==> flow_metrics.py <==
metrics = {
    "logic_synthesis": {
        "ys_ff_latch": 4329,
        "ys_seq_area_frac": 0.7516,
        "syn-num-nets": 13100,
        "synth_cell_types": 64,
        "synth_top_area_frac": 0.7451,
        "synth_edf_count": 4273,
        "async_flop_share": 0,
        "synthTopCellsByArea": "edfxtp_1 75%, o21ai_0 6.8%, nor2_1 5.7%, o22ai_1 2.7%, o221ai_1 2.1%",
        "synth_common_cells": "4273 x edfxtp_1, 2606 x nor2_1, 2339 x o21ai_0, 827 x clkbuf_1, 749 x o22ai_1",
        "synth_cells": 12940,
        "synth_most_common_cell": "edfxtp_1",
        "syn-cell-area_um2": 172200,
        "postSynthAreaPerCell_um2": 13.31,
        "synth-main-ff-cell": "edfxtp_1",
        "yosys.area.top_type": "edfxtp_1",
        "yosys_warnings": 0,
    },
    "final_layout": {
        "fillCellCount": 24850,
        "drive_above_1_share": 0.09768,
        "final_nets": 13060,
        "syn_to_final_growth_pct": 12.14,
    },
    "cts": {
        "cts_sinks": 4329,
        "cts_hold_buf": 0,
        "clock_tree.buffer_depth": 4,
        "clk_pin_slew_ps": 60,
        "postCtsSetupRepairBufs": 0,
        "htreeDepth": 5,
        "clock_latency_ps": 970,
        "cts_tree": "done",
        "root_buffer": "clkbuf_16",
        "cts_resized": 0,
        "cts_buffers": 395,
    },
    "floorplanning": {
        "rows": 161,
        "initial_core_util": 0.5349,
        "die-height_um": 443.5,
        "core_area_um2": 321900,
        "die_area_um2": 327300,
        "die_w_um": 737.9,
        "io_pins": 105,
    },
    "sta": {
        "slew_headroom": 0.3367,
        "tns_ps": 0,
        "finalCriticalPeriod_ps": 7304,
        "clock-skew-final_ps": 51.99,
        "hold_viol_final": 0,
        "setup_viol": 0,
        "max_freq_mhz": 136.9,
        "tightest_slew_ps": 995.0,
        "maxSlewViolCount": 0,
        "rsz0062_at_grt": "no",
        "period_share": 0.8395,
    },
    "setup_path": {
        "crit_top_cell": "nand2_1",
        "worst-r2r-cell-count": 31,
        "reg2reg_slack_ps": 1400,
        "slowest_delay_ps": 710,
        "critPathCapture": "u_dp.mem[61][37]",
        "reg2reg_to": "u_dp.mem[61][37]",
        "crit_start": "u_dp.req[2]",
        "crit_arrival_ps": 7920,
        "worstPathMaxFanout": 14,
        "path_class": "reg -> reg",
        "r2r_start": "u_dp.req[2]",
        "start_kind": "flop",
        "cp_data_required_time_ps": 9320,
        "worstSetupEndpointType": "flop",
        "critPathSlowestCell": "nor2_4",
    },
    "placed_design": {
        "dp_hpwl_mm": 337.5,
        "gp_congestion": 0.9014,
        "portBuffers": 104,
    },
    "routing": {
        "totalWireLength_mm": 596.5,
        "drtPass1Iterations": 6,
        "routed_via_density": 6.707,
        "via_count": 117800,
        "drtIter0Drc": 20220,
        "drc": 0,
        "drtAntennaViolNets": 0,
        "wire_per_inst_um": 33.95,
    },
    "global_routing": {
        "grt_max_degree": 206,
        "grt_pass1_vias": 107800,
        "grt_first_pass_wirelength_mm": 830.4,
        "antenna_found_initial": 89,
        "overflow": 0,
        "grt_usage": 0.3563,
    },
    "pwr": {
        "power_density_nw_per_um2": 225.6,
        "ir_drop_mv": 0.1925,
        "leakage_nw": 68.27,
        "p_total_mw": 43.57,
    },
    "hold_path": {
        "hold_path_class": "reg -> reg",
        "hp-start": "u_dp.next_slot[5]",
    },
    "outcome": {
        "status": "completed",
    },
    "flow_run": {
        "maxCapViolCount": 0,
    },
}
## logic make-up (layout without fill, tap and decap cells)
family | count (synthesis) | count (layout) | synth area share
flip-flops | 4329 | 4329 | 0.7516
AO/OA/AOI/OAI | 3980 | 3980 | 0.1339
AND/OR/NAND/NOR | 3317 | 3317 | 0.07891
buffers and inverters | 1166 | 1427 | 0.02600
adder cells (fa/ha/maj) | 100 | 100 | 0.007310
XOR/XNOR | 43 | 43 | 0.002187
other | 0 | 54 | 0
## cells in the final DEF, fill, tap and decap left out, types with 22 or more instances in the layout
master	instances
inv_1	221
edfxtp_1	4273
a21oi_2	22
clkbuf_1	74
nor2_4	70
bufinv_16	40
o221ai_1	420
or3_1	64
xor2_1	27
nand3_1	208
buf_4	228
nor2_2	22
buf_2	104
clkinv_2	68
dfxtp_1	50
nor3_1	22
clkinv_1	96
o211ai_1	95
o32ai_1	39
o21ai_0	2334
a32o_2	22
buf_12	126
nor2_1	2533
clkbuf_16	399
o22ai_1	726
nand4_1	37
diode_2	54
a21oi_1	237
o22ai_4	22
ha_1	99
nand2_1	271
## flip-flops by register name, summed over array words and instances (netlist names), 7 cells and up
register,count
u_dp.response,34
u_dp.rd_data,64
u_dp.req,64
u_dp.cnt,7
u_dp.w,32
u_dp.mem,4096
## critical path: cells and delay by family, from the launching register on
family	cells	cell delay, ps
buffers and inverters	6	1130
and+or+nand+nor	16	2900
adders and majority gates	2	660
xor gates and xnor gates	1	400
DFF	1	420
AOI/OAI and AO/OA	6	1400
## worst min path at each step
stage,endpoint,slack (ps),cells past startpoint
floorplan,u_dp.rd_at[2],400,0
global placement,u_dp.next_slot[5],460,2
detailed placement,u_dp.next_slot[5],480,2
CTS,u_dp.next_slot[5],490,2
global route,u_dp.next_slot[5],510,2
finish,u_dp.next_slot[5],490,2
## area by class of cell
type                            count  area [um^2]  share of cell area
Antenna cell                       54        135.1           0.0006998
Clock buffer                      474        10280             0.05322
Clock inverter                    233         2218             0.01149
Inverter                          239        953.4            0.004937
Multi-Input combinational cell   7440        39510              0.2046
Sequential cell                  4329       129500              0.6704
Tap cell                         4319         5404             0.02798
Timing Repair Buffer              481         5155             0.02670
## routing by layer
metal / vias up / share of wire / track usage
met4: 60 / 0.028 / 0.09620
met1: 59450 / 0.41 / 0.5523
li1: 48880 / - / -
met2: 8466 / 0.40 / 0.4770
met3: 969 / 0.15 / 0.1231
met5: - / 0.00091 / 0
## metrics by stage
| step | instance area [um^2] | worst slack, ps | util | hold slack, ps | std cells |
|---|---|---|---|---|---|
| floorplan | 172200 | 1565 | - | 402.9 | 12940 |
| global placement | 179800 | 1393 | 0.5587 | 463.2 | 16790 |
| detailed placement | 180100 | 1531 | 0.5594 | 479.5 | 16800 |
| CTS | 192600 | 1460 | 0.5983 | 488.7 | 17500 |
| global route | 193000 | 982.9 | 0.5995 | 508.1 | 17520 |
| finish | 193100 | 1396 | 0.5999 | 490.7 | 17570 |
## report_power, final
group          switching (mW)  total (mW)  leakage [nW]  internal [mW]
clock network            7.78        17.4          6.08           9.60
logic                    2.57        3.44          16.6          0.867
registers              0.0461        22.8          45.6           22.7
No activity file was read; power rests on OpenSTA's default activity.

_ _ _

DIRECTIONS FOR THIS TASK: Copy out the material above in full.

ANSWER BOX:
==> flow_metrics.py <==
metrics = {
    "logic_synthesis": {
        "ys_ff_latch": 4329,
        "ys_seq_area_frac": 0.7516,
        "syn-num-nets": 13100,
        "synth_cell_types": 64,
        "synth_top_area_frac": 0.7451,
        "synth_edf_count": 4273,
        "async_flop_share": 0,
        "synthTopCellsByArea": "edfxtp_1 75%, o21ai_0 6.8%, nor2_1 5.7%, o22ai_1 2.7%, o221ai_1 2.1%",
        "synth_common_cells": "4273 x edfxtp_1, 2606 x nor2_1, 2339 x o21ai_0, 827 x clkbuf_1, 749 x o22ai_1",
        "synth_cells": 12940,
        "synth_most_common_cell": "edfxtp_1",
        "syn-cell-area_um2": 172200,
        "postSynthAreaPerCell_um2": 13.31,
        "synth-main-ff-cell": "edfxtp_1",
        "yosys.area.top_type": "edfxtp_1",
        "yosys_warnings": 0,
    },
    "final_layout": {
        "fillCellCount": 24850,
        "drive_above_1_share": 0.09768,
        "final_nets": 13060,
        "syn_to_final_growth_pct": 12.14,
    },
    "cts": {
        "cts_sinks": 4329,
        "cts_hold_buf": 0,
        "clock_tree.buffer_depth": 4,
        "clk_pin_slew_ps": 60,
        "postCtsSetupRepairBufs": 0,
        "htreeDepth": 5,
        "clock_latency_ps": 970,
        "cts_tree": "done",
        "root_buffer": "clkbuf_16",
        "cts_resized": 0,
        "cts_buffers": 395,
    },
    "floorplanning": {
        "rows": 161,
        "initial_core_util": 0.5349,
        "die-height_um": 443.5,
        "core_area_um2": 321900,
        "die_area_um2": 327300,
        "die_w_um": 737.9,
        "io_pins": 105,
    },
    "sta": {
        "slew_headroom": 0.3367,
        "tns_ps": 0,
        "finalCriticalPeriod_ps": 7304,
        "clock-skew-final_ps": 51.99,
        "hold_viol_final": 0,
        "setup_viol": 0,
        "max_freq_mhz": 136.9,
        "tightest_slew_ps": 995.0,
        "maxSlewViolCount": 0,
        "rsz0062_at_grt": "no",
        "period_share": 0.8395,
    },
    "setup_path": {
        "crit_top_cell": "nand2_1",
        "worst-r2r-cell-count": 31,
        "reg2reg_slack_ps": 1400,
        "slowest_delay_ps": 710,
        "critPathCapture": "u_dp.mem[61][37]",
        "reg2reg_to": "u_dp.mem[61][37]",
        "crit_start": "u_dp.req[2]",
        "crit_arrival_ps": 7920,
        "worstPathMaxFanout": 14,
        "path_class": "reg -> reg",
        "r2r_start": "u_dp.req[2]",
        "start_kind": "flop",
        "cp_data_required_time_ps": 9320,
        "worstSetupEndpointType": "flop",
        "critPathSlowestCell": "nor2_4",
    },
    "placed_design": {
        "dp_hpwl_mm": 337.5,
        "gp_congestion": 0.9014,
        "portBuffers": 104,
    },
    "routing": {
        "totalWireLength_mm": 596.5,
        "drtPass1Iterations": 6,
        "routed_via_density": 6.707,
        "via_count": 117800,
        "drtIter0Drc": 20220,
        "drc": 0,
        "drtAntennaViolNets": 0,
        "wire_per_inst_um": 33.95,
    },
    "global_routing": {
        "grt_max_degree": 206,
        "grt_pass1_vias": 107800,
        "grt_first_pass_wirelength_mm": 830.4,
        "antenna_found_initial": 89,
        "overflow": 0,
        "grt_usage": 0.3563,
    },
    "pwr": {
        "power_density_nw_per_um2": 225.6,
        "ir_drop_mv": 0.1925,
        "leakage_nw": 68.27,
        "p_total_mw": 43.57,
    },
    "hold_path": {
        "hold_path_class": "reg -> reg",
        "hp-start": "u_dp.next_slot[5]",
    },
    "outcome": {
        "status": "completed",
    },
    "flow_run": {
        "maxCapViolCount": 0,
    },
}
## logic make-up (layout without fill, tap and decap cells)
family | count (synthesis) | count (layout) | synth area share
flip-flops | 4329 | 4329 | 0.7516
AO/OA/AOI/OAI | 3980 | 3980 | 0.1339
AND/OR/NAND/NOR | 3317 | 3317 | 0.07891
buffers and inverters | 1166 | 1427 | 0.02600
adder cells (fa/ha/maj) | 100 | 100 | 0.007310
XOR/XNOR | 43 | 43 | 0.002187
other | 0 | 54 | 0
## cells in the final DEF, fill, tap and decap left out, types with 22 or more instances in the layout
master	instances
inv_1	221
edfxtp_1	4273
a21oi_2	22
clkbuf_1	74
nor2_4	70
bufinv_16	40
o221ai_1	420
or3_1	64
xor2_1	27
nand3_1	208
buf_4	228
nor2_2	22
buf_2	104
clkinv_2	68
dfxtp_1	50
nor3_1	22
clkinv_1	96
o211ai_1	95
o32ai_1	39
o21ai_0	2334
a32o_2	22
buf_12	126
nor2_1	2533
clkbuf_16	399
o22ai_1	726
nand4_1	37
diode_2	54
a21oi_1	237
o22ai_4	22
ha_1	99
nand2_1	271
## flip-flops by register name, summed over array words and instances (netlist names), 7 cells and up
register,count
u_dp.response,34
u_dp.rd_data,64
u_dp.req,64
u_dp.cnt,7
u_dp.w,32
u_dp.mem,4096
## critical path: cells and delay by family, from the launching register on
family	cells	cell delay, ps
buffers and inverters	6	1130
and+or+nand+nor	16	2900
adders and majority gates	2	660
xor gates and xnor gates	1	400
DFF	1	420
AOI/OAI and AO/OA	6	1400
## worst min path at each step
stage,endpoint,slack (ps),cells past startpoint
floorplan,u_dp.rd_at[2],400,0
global placement,u_dp.next_slot[5],460,2
detailed placement,u_dp.next_slot[5],480,2
CTS,u_dp.next_slot[5],490,2
global route,u_dp.next_slot[5],510,2
finish,u_dp.next_slot[5],490,2
## area by class of cell
type                            count  area [um^2]  share of cell area
Antenna cell                       54        135.1           0.0006998
Clock buffer                      474        10280             0.05322
Clock inverter                    233         2218             0.01149
Inverter                          239        953.4            0.004937
Multi-Input combinational cell   7440        39510              0.2046
Sequential cell                  4329       129500              0.6704
Tap cell                         4319         5404             0.02798
Timing Repair Buffer              481         5155             0.02670
## routing by layer
metal / vias up / share of wire / track usage
met4: 60 / 0.028 / 0.09620
met1: 59450 / 0.41 / 0.5523
li1: 48880 / - / -
met2: 8466 / 0.40 / 0.4770
met3: 969 / 0.15 / 0.1231
met5: - / 0.00091 / 0
## metrics by stage
| step | instance area [um^2] | worst slack, ps | util | hold slack, ps | std cells |
|---|---|---|---|---|---|
| floorplan | 172200 | 1565 | - | 402.9 | 12940 |
| global placement | 179800 | 1393 | 0.5587 | 463.2 | 16790 |
| detailed placement | 180100 | 1531 | 0.5594 | 479.5 | 16800 |
| CTS | 192600 | 1460 | 0.5983 | 488.7 | 17500 |
| global route | 193000 | 982.9 | 0.5995 | 508.1 | 17520 |
| finish | 193100 | 1396 | 0.5999 | 490.7 | 17570 |
## report_power, final
group          switching (mW)  total (mW)  leakage [nW]  internal [mW]
clock network            7.78        17.4          6.08           9.60
logic                    2.57        3.44          16.6          0.867
registers              0.0461        22.8          45.6           22.7
No activity file was read; power rests on OpenSTA's default activity.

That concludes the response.